**Task objective**: Wherever the word "asynchronous" appears in a line of the data, that line should be copied.

(Collected data entries)
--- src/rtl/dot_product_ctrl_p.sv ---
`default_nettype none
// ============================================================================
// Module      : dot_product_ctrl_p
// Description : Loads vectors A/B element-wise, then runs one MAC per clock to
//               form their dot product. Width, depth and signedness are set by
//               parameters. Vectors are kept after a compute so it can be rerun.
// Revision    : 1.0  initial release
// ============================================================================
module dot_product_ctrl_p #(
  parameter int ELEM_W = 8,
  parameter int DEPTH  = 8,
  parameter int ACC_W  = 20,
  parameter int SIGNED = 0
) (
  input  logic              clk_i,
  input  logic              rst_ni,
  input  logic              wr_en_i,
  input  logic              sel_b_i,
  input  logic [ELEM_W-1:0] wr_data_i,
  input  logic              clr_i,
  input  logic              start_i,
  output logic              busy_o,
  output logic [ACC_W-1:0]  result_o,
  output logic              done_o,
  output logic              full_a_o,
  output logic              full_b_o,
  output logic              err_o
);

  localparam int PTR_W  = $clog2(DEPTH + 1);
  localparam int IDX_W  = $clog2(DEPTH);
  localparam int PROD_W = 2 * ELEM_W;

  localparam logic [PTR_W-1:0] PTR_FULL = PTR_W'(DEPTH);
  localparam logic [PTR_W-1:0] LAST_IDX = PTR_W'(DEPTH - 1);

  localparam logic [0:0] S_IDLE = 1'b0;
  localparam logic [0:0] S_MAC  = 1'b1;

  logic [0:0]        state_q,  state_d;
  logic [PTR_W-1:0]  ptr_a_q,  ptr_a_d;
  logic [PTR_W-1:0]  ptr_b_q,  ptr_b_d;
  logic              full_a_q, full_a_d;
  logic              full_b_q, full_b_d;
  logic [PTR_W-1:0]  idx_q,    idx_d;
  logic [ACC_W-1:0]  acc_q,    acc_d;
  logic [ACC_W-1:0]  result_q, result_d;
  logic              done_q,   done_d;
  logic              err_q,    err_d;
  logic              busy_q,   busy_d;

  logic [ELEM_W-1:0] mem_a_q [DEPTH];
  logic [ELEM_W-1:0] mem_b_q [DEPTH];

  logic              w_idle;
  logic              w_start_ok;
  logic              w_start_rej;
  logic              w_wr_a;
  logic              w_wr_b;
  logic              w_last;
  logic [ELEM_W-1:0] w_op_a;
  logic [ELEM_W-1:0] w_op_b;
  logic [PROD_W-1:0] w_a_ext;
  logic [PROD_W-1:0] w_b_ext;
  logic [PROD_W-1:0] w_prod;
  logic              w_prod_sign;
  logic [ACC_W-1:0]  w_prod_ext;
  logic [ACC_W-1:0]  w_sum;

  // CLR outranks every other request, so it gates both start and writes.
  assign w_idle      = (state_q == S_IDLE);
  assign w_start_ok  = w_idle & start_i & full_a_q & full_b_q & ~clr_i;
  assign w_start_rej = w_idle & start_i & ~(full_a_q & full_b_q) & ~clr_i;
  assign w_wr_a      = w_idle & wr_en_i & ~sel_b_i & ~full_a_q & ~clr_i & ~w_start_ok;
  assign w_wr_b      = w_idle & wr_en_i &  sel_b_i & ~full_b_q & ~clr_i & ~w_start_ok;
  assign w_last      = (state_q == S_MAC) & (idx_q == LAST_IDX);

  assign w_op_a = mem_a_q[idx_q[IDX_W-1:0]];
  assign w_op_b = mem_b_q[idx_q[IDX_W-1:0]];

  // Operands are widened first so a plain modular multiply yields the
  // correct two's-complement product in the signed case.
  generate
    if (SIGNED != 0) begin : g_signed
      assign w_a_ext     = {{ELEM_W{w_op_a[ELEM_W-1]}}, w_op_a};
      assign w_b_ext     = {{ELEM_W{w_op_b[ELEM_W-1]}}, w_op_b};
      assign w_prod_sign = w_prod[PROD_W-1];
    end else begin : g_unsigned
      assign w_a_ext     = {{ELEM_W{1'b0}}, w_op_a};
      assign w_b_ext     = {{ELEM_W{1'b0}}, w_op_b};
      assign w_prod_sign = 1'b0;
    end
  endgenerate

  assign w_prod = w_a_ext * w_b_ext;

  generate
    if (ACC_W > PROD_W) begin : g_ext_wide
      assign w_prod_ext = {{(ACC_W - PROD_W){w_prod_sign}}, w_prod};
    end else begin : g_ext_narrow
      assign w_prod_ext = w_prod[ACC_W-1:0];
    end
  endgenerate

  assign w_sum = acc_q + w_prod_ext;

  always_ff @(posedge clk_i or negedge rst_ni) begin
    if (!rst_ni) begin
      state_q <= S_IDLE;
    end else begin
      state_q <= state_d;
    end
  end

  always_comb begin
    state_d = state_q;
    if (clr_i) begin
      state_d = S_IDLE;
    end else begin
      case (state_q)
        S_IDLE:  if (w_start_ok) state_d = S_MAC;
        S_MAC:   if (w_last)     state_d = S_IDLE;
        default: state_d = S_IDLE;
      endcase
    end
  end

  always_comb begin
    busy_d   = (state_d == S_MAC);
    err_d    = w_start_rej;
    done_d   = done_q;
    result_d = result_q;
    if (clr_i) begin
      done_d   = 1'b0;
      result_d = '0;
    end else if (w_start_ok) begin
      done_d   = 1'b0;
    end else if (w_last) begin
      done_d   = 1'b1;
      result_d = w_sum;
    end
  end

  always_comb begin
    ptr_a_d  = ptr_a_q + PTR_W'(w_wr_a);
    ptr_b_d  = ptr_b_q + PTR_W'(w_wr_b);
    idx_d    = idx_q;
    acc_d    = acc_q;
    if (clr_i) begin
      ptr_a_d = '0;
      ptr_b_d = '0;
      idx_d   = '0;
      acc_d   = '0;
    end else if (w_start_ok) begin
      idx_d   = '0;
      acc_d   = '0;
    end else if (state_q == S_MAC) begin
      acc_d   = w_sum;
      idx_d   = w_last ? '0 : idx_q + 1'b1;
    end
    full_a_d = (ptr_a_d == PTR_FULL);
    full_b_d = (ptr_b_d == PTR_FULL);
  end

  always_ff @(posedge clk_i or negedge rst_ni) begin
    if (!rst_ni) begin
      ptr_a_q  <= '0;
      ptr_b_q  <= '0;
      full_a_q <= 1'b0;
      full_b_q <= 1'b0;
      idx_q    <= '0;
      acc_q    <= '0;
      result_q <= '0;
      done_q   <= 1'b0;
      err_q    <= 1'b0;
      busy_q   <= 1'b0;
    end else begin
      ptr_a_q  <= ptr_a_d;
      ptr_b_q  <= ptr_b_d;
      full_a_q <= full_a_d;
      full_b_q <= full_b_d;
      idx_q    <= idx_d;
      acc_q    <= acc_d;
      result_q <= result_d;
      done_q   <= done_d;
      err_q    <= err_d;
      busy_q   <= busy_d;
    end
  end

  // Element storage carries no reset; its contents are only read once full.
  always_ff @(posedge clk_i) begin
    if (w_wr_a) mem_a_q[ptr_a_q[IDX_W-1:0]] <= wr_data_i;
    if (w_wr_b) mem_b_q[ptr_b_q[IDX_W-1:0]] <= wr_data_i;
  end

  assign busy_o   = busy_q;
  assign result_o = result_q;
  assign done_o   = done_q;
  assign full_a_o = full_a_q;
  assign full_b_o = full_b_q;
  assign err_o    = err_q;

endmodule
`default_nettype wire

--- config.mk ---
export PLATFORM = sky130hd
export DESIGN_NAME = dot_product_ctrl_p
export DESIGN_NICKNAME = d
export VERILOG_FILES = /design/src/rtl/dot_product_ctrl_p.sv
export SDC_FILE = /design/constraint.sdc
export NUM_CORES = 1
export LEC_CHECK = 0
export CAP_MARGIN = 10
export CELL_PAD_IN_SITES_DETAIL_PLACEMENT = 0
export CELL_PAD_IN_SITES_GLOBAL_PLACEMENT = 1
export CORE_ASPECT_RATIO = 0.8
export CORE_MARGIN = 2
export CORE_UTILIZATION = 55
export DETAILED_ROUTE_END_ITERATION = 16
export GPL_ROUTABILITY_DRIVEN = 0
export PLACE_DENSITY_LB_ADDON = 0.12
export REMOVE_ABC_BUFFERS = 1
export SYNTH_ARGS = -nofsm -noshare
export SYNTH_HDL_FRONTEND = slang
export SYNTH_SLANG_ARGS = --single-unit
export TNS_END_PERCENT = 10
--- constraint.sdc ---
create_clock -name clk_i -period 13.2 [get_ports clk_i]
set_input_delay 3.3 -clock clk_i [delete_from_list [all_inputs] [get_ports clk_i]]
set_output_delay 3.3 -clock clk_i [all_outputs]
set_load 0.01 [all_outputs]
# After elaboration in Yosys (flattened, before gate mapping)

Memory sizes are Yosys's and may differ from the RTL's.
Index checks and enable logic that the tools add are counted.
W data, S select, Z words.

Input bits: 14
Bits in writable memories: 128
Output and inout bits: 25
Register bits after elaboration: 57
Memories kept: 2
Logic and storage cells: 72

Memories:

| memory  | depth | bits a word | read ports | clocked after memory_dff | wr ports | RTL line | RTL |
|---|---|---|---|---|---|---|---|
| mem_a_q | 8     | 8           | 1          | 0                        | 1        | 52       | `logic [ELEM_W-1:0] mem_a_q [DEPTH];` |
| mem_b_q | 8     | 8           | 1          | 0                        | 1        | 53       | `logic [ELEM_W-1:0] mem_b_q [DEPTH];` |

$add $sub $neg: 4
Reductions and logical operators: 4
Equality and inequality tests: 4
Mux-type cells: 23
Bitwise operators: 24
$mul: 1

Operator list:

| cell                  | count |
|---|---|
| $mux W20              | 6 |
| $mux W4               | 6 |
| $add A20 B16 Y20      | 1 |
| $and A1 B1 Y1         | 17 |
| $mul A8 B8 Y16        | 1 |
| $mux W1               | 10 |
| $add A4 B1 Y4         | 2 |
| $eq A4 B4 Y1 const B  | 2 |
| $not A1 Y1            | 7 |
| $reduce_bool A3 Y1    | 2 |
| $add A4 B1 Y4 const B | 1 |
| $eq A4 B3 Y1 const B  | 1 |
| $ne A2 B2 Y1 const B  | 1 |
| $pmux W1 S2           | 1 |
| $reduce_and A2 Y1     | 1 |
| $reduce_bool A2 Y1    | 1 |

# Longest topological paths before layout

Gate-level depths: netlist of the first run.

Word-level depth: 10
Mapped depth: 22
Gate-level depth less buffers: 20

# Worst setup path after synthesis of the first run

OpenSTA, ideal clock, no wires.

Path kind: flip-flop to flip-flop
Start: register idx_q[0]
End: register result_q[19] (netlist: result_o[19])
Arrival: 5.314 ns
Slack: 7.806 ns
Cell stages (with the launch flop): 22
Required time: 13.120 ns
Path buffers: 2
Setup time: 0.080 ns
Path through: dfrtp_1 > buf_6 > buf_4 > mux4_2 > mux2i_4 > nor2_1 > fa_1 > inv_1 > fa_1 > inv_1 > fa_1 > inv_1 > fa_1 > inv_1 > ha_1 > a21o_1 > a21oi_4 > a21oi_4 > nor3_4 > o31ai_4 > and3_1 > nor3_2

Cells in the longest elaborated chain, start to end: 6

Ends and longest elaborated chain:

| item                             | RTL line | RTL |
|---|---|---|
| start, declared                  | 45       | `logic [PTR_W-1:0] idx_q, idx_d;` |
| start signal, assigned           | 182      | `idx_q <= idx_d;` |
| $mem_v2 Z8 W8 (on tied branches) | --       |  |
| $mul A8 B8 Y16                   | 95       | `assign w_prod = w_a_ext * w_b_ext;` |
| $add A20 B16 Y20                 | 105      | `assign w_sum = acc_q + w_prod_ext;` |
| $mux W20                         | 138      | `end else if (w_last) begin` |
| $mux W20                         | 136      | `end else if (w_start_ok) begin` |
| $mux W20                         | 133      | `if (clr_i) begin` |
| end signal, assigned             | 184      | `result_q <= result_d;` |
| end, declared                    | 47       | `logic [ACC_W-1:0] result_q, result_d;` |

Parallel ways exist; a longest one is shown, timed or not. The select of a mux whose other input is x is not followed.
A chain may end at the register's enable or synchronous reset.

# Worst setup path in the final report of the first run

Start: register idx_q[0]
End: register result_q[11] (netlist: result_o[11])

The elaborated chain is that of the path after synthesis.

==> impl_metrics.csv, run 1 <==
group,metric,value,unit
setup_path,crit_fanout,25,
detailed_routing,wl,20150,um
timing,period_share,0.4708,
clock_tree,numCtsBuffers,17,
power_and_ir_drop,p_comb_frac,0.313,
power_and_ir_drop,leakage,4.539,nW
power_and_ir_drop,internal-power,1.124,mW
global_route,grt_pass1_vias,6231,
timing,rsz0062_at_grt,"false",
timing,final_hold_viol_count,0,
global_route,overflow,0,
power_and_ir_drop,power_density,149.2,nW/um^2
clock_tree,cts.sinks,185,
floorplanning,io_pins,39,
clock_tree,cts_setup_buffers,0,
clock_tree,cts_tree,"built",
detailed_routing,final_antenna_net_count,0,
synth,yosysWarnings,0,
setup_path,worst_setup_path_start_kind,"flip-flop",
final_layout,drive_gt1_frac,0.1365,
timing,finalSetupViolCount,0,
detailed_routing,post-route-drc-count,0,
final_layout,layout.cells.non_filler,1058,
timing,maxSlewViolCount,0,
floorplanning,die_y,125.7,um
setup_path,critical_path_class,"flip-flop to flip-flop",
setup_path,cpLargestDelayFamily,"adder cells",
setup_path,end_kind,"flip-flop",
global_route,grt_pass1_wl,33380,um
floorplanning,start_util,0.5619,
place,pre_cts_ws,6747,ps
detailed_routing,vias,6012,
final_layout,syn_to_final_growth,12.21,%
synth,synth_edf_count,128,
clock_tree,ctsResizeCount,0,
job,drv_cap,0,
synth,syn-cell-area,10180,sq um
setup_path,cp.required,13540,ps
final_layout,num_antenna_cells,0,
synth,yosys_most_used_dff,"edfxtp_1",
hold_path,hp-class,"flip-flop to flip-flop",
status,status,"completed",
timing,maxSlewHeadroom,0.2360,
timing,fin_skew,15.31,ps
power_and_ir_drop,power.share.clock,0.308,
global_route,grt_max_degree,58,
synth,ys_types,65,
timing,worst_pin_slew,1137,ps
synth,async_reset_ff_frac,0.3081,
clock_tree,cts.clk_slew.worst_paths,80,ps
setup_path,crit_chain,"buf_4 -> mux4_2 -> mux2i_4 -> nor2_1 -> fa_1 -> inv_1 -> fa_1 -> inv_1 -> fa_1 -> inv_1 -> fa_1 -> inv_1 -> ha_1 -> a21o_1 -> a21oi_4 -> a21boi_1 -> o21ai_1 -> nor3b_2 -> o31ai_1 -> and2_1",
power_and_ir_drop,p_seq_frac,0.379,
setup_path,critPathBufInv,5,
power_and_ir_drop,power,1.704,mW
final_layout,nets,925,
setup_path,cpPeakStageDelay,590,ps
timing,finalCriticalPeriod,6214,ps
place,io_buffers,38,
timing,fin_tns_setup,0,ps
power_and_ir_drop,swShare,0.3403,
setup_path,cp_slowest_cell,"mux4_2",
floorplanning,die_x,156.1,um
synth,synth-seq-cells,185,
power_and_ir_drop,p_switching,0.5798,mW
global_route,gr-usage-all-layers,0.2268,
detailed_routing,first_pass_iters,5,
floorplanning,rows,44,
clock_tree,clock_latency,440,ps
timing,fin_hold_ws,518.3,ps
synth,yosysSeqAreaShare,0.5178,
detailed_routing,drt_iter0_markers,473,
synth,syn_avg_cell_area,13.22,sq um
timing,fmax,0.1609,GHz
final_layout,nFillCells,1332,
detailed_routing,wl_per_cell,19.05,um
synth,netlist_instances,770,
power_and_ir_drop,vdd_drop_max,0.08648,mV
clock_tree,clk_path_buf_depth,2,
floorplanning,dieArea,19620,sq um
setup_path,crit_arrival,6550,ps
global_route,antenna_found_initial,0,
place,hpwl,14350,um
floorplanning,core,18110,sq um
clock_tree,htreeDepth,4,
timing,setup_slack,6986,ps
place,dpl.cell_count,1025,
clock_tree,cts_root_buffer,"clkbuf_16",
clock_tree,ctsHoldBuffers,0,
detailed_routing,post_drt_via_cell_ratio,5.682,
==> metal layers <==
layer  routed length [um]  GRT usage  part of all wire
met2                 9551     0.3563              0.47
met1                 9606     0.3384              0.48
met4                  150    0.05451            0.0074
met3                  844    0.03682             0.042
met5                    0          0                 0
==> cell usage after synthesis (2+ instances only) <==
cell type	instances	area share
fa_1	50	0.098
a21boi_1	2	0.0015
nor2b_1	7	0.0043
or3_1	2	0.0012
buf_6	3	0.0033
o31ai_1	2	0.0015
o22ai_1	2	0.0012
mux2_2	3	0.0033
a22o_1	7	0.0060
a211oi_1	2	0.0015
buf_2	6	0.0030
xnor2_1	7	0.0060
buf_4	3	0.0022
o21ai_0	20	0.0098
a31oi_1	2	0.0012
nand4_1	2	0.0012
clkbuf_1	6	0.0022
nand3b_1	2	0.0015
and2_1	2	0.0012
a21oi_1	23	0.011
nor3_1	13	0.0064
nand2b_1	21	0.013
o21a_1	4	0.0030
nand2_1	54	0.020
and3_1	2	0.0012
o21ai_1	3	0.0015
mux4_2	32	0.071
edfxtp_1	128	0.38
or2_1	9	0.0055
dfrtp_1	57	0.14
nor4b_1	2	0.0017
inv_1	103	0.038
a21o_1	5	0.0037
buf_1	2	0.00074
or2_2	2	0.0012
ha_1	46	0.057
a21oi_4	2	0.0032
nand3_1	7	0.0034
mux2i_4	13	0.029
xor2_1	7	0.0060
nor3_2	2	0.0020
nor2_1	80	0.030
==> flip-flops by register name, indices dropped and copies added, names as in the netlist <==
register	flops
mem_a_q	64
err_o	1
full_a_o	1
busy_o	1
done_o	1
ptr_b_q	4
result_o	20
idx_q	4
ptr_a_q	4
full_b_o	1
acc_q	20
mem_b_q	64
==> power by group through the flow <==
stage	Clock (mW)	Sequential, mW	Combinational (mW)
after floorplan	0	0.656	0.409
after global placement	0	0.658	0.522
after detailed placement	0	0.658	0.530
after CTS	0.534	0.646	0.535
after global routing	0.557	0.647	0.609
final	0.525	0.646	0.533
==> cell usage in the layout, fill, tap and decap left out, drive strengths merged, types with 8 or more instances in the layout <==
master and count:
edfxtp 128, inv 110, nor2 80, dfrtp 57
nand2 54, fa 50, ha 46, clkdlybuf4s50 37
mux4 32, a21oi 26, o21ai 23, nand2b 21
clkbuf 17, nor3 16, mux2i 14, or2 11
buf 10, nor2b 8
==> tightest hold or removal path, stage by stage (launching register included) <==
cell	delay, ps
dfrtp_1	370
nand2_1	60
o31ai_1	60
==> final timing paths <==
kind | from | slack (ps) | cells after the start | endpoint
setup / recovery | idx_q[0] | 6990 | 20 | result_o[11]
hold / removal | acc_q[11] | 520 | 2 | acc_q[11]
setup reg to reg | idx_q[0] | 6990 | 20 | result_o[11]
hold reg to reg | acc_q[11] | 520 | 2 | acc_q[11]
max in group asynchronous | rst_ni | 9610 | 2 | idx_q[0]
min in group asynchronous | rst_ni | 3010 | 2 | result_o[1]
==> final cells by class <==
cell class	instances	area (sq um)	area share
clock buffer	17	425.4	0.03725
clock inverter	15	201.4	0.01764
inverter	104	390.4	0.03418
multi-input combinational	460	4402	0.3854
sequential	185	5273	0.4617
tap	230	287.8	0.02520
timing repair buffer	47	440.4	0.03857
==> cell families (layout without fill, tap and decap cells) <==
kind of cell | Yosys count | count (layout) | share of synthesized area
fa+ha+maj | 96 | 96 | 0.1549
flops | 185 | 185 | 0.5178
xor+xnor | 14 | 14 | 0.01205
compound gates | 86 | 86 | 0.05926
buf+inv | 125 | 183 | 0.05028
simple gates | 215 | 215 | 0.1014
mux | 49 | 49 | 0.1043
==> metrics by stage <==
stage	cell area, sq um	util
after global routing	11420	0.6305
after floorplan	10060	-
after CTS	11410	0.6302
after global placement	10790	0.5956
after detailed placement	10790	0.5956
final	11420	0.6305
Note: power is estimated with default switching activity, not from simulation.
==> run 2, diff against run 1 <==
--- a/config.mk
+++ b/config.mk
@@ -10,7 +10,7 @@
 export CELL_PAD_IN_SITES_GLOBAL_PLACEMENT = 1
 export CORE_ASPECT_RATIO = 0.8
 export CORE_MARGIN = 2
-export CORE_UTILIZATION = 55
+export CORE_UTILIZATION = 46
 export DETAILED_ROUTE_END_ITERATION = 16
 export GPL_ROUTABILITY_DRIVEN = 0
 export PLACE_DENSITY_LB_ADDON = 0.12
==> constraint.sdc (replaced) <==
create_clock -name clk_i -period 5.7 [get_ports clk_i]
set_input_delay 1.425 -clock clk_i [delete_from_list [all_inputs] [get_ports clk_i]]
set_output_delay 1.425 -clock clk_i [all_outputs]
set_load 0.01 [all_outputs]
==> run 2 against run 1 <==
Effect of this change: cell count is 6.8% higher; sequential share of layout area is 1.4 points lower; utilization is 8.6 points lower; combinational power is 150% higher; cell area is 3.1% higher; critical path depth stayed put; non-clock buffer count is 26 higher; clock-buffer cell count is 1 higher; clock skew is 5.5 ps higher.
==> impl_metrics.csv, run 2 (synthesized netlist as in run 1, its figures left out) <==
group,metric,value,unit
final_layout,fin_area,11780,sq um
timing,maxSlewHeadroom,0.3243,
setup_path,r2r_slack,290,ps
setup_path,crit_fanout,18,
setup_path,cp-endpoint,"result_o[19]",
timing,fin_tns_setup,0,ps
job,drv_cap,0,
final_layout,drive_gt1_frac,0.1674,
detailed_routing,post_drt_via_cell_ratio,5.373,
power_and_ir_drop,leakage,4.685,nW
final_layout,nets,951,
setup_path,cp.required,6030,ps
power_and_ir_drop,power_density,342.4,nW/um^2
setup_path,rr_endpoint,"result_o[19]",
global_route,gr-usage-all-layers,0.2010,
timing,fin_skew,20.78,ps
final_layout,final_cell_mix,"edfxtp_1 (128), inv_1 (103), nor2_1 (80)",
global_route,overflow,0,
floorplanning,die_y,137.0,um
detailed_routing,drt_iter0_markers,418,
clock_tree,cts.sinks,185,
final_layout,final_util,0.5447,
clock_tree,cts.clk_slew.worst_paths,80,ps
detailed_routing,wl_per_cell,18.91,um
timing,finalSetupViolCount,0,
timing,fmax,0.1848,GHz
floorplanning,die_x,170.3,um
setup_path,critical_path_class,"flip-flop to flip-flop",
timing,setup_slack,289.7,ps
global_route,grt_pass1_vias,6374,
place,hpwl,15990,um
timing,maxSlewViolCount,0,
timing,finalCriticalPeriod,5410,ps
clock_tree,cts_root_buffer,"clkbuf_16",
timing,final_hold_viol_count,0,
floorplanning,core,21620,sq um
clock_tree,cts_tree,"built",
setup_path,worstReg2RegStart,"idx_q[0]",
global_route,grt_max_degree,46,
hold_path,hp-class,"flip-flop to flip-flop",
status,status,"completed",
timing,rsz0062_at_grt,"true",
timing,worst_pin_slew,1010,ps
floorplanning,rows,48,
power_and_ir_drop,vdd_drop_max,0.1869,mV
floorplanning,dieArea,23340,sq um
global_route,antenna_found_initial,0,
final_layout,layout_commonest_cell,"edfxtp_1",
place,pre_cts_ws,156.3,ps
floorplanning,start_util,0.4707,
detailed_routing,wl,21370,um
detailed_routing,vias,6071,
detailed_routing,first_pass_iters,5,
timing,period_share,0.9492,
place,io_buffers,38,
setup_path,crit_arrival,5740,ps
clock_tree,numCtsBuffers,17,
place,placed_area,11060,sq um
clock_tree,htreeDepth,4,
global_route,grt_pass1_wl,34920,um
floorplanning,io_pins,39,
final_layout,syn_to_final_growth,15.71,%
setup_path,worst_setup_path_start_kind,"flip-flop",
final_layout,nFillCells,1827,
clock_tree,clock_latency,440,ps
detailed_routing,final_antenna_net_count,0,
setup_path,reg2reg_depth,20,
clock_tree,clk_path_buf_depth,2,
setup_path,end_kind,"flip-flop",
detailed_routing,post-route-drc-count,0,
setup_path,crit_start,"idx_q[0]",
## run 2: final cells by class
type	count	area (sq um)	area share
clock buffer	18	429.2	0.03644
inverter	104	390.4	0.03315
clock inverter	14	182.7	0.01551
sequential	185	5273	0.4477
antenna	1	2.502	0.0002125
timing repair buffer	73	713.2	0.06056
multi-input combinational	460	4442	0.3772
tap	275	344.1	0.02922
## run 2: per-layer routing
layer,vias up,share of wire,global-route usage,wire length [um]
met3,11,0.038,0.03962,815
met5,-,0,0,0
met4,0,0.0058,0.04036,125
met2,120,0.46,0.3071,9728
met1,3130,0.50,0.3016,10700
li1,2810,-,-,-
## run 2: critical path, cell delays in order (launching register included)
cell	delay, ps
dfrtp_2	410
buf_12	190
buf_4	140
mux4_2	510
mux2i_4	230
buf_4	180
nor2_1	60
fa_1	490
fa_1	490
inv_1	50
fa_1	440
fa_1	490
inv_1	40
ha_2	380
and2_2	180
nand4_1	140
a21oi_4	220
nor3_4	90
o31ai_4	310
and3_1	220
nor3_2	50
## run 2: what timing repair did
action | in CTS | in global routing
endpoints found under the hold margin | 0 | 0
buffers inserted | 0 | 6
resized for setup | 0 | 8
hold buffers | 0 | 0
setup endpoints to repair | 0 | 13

**Output of the task**:
max in group asynchronous | rst_ni | 9610 | 2 | idx_q[0]
min in group asynchronous | rst_ni | 3010 | 2 | result_o[1]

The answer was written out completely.